Among 100 ILTMs, 12% had normal, 7% fused, and 81% dilacerated roots. These values could not be directly compared with 19.6% of root curvature reported by Gool as quoted by Westesson and Carlsson's[6] 30% straight, and 70% deviated roots of Wenzel.[16] They have followed different description of roots. Further, they have adopted different methodologies, namely, multiprojection radiography by the former and single projection by the latter author. A total of 54% of root apices of ILTMs were found to be above the mandibular canal. The presence of the mandibular canal away from root apices of ILTMs has been explained by Huggins and Stockdale.[17]

The comparison between OPG and tooth in situ findings was done with the criteria to evaluate the sensitivity of OPG for the number and morphology of roots. The comparison was done by following the true positive, false positive, true negative, and false negative. The sensitivity of OPG was statistically significant for two, three, and dilacerated roots with the P-value of < 0.05. The false positive or false negative radiographic appearance has been frequently experienced. The disagreement can be explained as follows.

Westesson and Carlsson[6] stated that false negative findings were more frequent.
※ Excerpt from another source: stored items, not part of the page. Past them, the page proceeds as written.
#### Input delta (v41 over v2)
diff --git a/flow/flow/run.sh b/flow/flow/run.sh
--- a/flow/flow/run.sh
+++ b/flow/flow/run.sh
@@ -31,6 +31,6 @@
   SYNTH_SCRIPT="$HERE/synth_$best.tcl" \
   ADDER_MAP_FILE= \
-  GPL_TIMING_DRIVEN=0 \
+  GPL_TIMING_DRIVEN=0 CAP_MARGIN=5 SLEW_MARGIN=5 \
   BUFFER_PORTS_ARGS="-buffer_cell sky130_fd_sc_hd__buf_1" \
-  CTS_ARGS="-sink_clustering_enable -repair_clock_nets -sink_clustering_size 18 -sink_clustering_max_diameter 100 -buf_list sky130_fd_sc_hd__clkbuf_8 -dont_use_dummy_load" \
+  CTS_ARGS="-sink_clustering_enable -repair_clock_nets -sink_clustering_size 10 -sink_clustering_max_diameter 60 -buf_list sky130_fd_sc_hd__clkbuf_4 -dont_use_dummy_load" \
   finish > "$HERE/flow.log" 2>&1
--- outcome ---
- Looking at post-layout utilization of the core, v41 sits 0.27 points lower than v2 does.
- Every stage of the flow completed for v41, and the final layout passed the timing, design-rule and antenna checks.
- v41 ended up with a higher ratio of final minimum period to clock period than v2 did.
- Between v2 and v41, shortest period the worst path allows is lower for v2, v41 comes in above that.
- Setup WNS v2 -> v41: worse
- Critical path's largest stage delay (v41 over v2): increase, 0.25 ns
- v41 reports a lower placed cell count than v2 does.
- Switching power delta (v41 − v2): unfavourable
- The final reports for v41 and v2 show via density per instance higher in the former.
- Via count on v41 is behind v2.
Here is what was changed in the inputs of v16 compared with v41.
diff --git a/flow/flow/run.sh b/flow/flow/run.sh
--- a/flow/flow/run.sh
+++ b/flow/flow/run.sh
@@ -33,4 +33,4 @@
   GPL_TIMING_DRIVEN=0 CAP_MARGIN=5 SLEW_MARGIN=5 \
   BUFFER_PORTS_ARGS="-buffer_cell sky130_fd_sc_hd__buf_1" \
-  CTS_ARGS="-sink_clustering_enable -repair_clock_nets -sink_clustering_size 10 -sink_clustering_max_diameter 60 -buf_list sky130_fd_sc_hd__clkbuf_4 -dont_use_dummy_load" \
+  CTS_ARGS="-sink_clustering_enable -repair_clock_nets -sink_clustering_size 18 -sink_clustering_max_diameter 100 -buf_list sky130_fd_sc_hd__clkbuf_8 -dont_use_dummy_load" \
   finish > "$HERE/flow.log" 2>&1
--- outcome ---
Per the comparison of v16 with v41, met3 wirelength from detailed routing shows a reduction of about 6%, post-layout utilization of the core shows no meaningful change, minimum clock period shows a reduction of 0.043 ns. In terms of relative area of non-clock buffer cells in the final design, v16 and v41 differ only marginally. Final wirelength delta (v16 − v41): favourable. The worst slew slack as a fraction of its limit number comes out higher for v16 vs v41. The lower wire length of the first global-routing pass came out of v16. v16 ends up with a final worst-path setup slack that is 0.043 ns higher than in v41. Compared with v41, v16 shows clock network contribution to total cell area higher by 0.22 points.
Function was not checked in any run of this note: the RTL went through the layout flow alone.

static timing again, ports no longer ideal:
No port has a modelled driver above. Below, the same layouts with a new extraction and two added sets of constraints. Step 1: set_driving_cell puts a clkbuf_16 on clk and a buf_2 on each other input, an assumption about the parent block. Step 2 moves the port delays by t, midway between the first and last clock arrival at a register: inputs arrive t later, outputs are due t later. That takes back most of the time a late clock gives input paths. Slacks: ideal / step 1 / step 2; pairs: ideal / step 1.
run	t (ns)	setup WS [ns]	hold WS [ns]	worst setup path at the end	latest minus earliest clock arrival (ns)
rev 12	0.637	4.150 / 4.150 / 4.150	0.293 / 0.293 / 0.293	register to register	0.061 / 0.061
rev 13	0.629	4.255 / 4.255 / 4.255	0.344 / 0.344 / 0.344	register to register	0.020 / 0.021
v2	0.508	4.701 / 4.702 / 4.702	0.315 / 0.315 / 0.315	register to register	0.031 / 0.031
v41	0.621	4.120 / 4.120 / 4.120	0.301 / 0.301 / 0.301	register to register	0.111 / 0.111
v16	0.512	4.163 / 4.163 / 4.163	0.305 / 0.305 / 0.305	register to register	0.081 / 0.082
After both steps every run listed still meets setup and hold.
Background: an optimization exercise with open tools, aiming at small area, a short achievable clock period and few clock cycles per item. Do not read the settings as production practice.
At most, simulation tests tie the RTL to the original design; equivalence was not proved.

the reference run:
==> flow/design.v <==
module harp_clockdec (
    input  wire        clk,
    input  wire        rst,               
    input  wire [23:0] cfg_sample_rate,   
    input  wire [15:0] cfg_baud,          
    input  wire        in_valid,
    output wire        in_ready,
    input  wire [31:0] in_time,           
    input  wire        in_state,          
    output wire        out_valid,
    output wire [31:0] out_local,         
    output wire [31:0] out_value,         
    output wire [1:0]  out_status         
);
    reg  [23:0] sr;
    reg  [15:0] baud;
    always @(posedge clk) begin
        sr   <= cfg_sample_rate;
        baud <= cfg_baud;
    end
    reg [8:0]  G;
    reg [4:0]  u;
    reg        rdy;
    reg        r0_v;
    reg [32:0] r0_d;         
    reg        r0_hp;        
    reg        r0_lvl;       
    assign in_ready = rdy;
    wire accept = in_valid && rdy;
    reg        have_prev;
    reg [31:0] prev_time;
    wire [32:0] in_d = {1'b0, in_time} - {1'b0, prev_time};
    reg        prev_state;
    reg        in_range;
    wire [22:0] d_pos = r0_d[22:0];
    wire        neg   = r0_d[32];
    wire        r0_hnz = |r0_d[31:23];       
    wire        r0_hno = ~&r0_d[31:23];      
    wire        boundary = !neg && (r0_hnz || (d_pos > {1'b0, sr[23:1]}));
    wire [22:0] m      = d_pos ^ {23{neg}};
    wire [30:0] m_x    = {m, 8'd0};
    wire [22:0] m_l4   = u[4] ? {8'd0, m_x[30:16]} : m_x[22:0];
    wire [14:0] m_l3   = u[3] ? m_l4[22:8] : m_l4[14:0];
    wire [10:0] m_l2   = u[2] ? m_l3[14:4] : m_l3[10:0];
    wire [8:0]  m_l1   = u[1] ? m_l2[10:2] : m_l2[8:0];
    wire [7:0]  m_ext  = u[0] ? m_l1[8:1]  : m_l1[7:0];
    reg  [22:0] hi_mask;
    integer q;
    always @(*)
        for (q = 0; q < 23; q = q + 1)
            hi_mask[q] = (q >= u);
    wire        s0_ovf = neg ? (r0_hno || (d_pos == 23'd0))
                             : (|(m & hi_mask));
    reg        r1_iv, r1_bnd, r1_cls, r1_neg, r1_ovf, r1_lvl;
    reg [22:0] r1_m;
    reg [7:0]  r1_msh;
    reg        r1_t31;       
    reg  [16:0] y;           
    integer i;
    always @(*) begin
        y = 17'd0;
        for (i = 0; i < 9; i = i + 1)
            y = y + ({9'd0, r1_msh & {8{G[i]}}} << i);
    end
    wire [4:0]  y_ip = y[16:12];
    wire [11:0] y_f  = y[11:0];
    wire        amb  = (y_f[11:8] == 4'd5) || (y_f[11:8] == 4'd6) || (y_f[11:8] == 4'd7) ||
                       (y_f == 12'h800);
    wire        s1_slow = r1_iv && (r1_neg ? !r1_ovf : (r1_ovf || amb));
    reg        r2_iv, r2_bnd, r2_cls, r2_neg, r2_ovf, r2_lvl, r2_slow;
    reg [4:0]  r2_ip;
    reg        r2_rnd;       
    reg [2:0]  r2_tx;
    reg [22:0] r2_m;         
    wire [31:0] r2_time = {r2_tx, r2_rnd, r2_ip, r2_m};
    localparam [2:0] E_IDLE = 3'd0, E_INIT = 3'd1, E_DIV = 3'd2, E_RUN = 3'd3,
                     E_EVAL = 3'd4, E_READY = 3'd5, E_ZERO = 3'd6;
    reg [2:0]  e_st;
    reg [26:0] acc;
    reg [5:0]  e_n;          
    reg [5:0]  cur;
    reg [4:0]  w;            
    wire [6:0] ej_s  = {1'b0, cur} + {2'd0, w};
    wire [5:0] ej    = (ej_s > 7'd39) ? 6'd39 : ej_s[5:0];
    reg        n_bit;        
    wire       stall = r2_iv && r2_slow && (e_st != E_READY);
    wire       adv   = !stall;
    wire [6:0]  nj    = {ej, 1'b0} - 7'd1;                  
    wire        t_bit = r2_m[22];
    wire [5:0]  e_n1  = e_n - 6'd1;
    wire        n_nxt = (e_st == E_RUN && e_n1 < 6'd7) ? nj[e_n1[2:0]] : 1'b0;
    reg  [26:0] e_a;
    reg         e_bs, e_ba;   
    reg         e_z;          
    always @(*) begin
        e_ba = 1'b0;
        case (e_st)
            E_INIT:  begin e_a = {11'd0, baud}; e_bs = 1'b1; end
            E_DIV:   begin e_a = {26'd0, t_bit}; e_bs = !acc[26]; e_ba = acc[26]; end
            default: begin
                e_a = (r2_neg && e_z) ? (t_bit ? {9'd0, baud, 2'b0} : {10'd0, baud, 1'b0})
                                      : (t_bit ? {10'd0, baud, 1'b0} : 27'd0);
                e_bs = n_bit;
            end
        endcase
    end
    wire [26:0] acc2  = (e_st == E_INIT) ? 27'd0 : {acc[25:0], 1'b0};
    wire [26:0] e_b   = e_bs ? ~{3'd0, sr} : e_ba ? {3'd0, sr} : 27'd0;
    wire [26:0] e_sum = acc2 + e_a + e_b + {26'd0, e_bs};
    wire        e_neg = e_sum[26];
    wire        e_sat = (acc[26:24] != 3'b000) && (acc[26:24] != 3'b111);
    wire        a_zero = (acc == 27'd0);
    wire        e_ge   = (!acc[26] && !a_zero) || (a_zero && !ej[0]);
    wire [5:0]  cur_0  = r2_neg ? 6'd0 : r2_ovf ? 6'd16 : {1'b0, r2_ip};
    wire [4:0]  w_0    = (r2_ovf && !r2_neg) ? 5'b10000 : 5'b00001;
    wire        e_done_now = (e_st == E_EVAL) && w[0];
    reg [5:0]  bc_len;       
    reg        bc_fault;
    reg [31:0] bc_val;       
    wire [5:0]  k_w      = r2_slow ? cur : {1'b0, r2_ip};
    wire        k_c      = !r2_slow && r2_rnd;
    wire        go2      = r2_iv && adv;
    wire [5:0]  base_len = bc_len;
    wire [6:0]  end_len  = {1'b0, base_len} + {1'b0, k_w} + {6'd0, k_c};
    wire        wr       = go2 && !r2_neg;
    wire        base_fault_n = bc_fault || (r2_slow ? (cur != 6'd0) : r2_ovf);
    reg  [31:0] val_next;
    integer n;
    always @(*) begin
        for (n = 0; n < 32; n = n + 1) begin
            if (wr && ({1'b0, base_len} <= (1 + 10 * (n / 8) + (n % 8))) &&
                      (end_len > (1 + 10 * (n / 8) + (n % 8))))
                val_next[n] = r2_lvl;
            else
                val_next[n] = bc_val[n];
        end
    end
    reg [31:0] bc_local;     
    assign out_valid  = r2_bnd && r2_cls;
    assign out_local  = bc_local;
    assign out_status = bc_fault ? 2'd1 : (bc_len != 6'd39) ? 2'd2 : 2'd0;
    assign out_value  = (!bc_fault && bc_len == 6'd39) ? bc_val : 32'd0;
    wire pre      = (e_st == E_INIT) || (e_st == E_ZERO) || (e_st == E_DIV);
    wire pre_n    = (e_st == E_INIT) || (e_st == E_ZERO) || (e_st == E_DIV && !G[7]);
    wire c0       = r0_v && adv && (!pre || !r0_hp);   
    wire r0_v_n   = accept || (r0_v && !c0);
    wire s0_tok   = c0 && r0_hp;
    wire s0_bnd   = s0_tok && boundary;
    wire s0_cls   = s0_bnd && in_range;
    wire stall_n  = (adv ? s1_slow : (r2_iv && r2_slow)) &&
                    !((e_st == E_READY && !adv) || e_done_now);
    always @(posedge clk) begin
        if (rst) begin
            rdy        <= 1'b0;
            r0_v       <= 1'b0;
            have_prev  <= 1'b0;
            in_range   <= 1'b0;
            r1_iv <= 1'b0; r1_bnd <= 1'b0;
            r2_iv <= 1'b0; r2_bnd <= 1'b0;
            e_st       <= E_INIT;
            G          <= 9'd0;
            u          <= 5'd0;
        end else begin
            if (accept)
                r0_v <= 1'b1;
            else if (c0)
                r0_v <= 1'b0;
            if (accept)
                have_prev <= 1'b1;
            if (s0_bnd)
                in_range <= 1'b1;
            if (adv) begin
                r1_iv  <= s0_tok && !boundary;
                r1_bnd <= s0_bnd;
                r2_iv  <= r1_iv;
                r2_bnd <= r1_bnd;
            end
            rdy  <= pre_n ? !r0_v_n : !stall_n;
            case (e_st)
                E_INIT: begin
                    e_st <= e_neg ? E_DIV : E_ZERO;
                    e_n  <= 6'd16;
                end
                E_ZERO: begin
                    e_st <= E_DIV;
                    e_n  <= 6'd0;
                end
                E_DIV: begin
                    e_n <= e_n + 6'd1;
                    G   <= {G[7:0], !e_neg};
                    if (G[7]) begin
                        e_st <= E_IDLE;
                        u    <= (e_n < 6'd19) ? 5'd0 : e_n[4:0] - 5'd19;
                    end
                end
                E_IDLE: begin
                    e_n <= 6'd22;
                    if (r2_iv && r2_slow)
                        e_st <= E_RUN;
                end
                E_RUN: begin
                    e_n <= e_n - 6'd1;
                    if (e_n == 6'd0)
                        e_st <= E_EVAL;
                end
                E_EVAL: begin
                    e_n  <= 6'd22;
                    e_st <= w[0] ? E_READY : E_RUN;
                end
                E_READY: begin
                    if (adv)
                        e_st <= E_IDLE;
                end
                default: e_st <= E_IDLE;
            endcase
        end
    end
    always @(posedge clk) begin
        if (accept) begin
            r0_d       <= in_d;
            r0_hp      <= have_prev;
            r0_lvl     <= prev_state;
            prev_time  <= in_time;
            prev_state <= in_state;
        end
        if (adv) begin
            r1_cls <= s0_cls;
            r1_neg <= neg;
            r1_ovf <= s0_ovf;
            r1_m   <= boundary ? prev_time[22:0]  : m;
            r1_msh <= boundary ? prev_time[30:23] : m_ext;
            r1_t31 <= prev_time[31];
            r1_lvl <= r0_lvl;
            r2_cls  <= r1_cls; r2_neg <= r1_neg; r2_ovf <= r1_ovf; r2_lvl <= r1_lvl;
            r2_slow <= s1_slow;
            r2_tx   <= {r1_t31, r1_msh[7:6]};
            r2_rnd  <= r1_bnd ? r1_msh[5]   : y_f[11];
            r2_ip   <= r1_bnd ? r1_msh[4:0] : y_ip;
        end
        if (r2_bnd)
            bc_local <= r2_time;
        n_bit <= n_nxt;
        e_z   <= (e_st == E_RUN) && (e_n == 6'd1);
        case (e_st)
            E_INIT: begin
                acc  <= e_sum;
                r2_m <= 23'd0;
            end
            E_ZERO: begin
                acc  <= 27'd0;
                r2_m <= {baud, 7'd0};
            end
            E_DIV: begin
                acc  <= e_sum;
                r2_m <= {r2_m[21:0], 1'b0};
            end
            E_RUN: begin
                if (!e_sat)
                    acc <= e_sum;
                r2_m  <= {r2_m[21:0], r2_m[22]};
            end
            E_EVAL: begin
                acc   <= 27'd0;
                if (e_ge)
                    cur <= ej;
                w     <= {1'b0, w[4:1]};
            end
            default: begin
                acc   <= 27'd0;
                cur   <= cur_0;
                w     <= w_0;
                if (adv)
                    r2_m <= r1_m;
            end
        endcase
        if (r2_bnd)
            bc_fault <= 1'b0;
        else if (go2 && r2_neg)
            bc_fault <= base_fault_n;
        bc_val <= val_next;
        if (r2_bnd)
            bc_len <= 6'd0;
        else if (wr)
            bc_len <= (end_len > 7'd39) ? 6'd39 : end_len[5:0];
    end
endmodule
Further, they have not mentioned individually the number of roots as mentioned in this study.

In the case of complex roots, the path of beam passing through the roots could give different projections as stated by Goaz and White.[11] The position and number of roots, their placement bucally or lingually, could result in a difference in the radiographic and in vitro appearance as stated by Neville.[18] The false positive and false negative radiographic appearance is more frequent with the morphology of roots. The disagreement can be explained as follows. Westesson and Carlsson[6] stated that dilacerations were not accurately radiographed due to the path of the X-ray beam. Wenzel[16] stated that the root bent inward rather than outward, and resulted in a difference in the radiographic and tooth in vitro appearance for dilacerations.

Conclusion

In conclusion, a large sample study to assess the number and morphology of roots using more than one radiographic projection and techniques like Clark's and right angle technique which determines the three-dimensional orientation of impacted teeth is needed. Further studies are suggested in the direction of application of CT keeping in view of the ALARA concept to forecast the complications of third molar removal.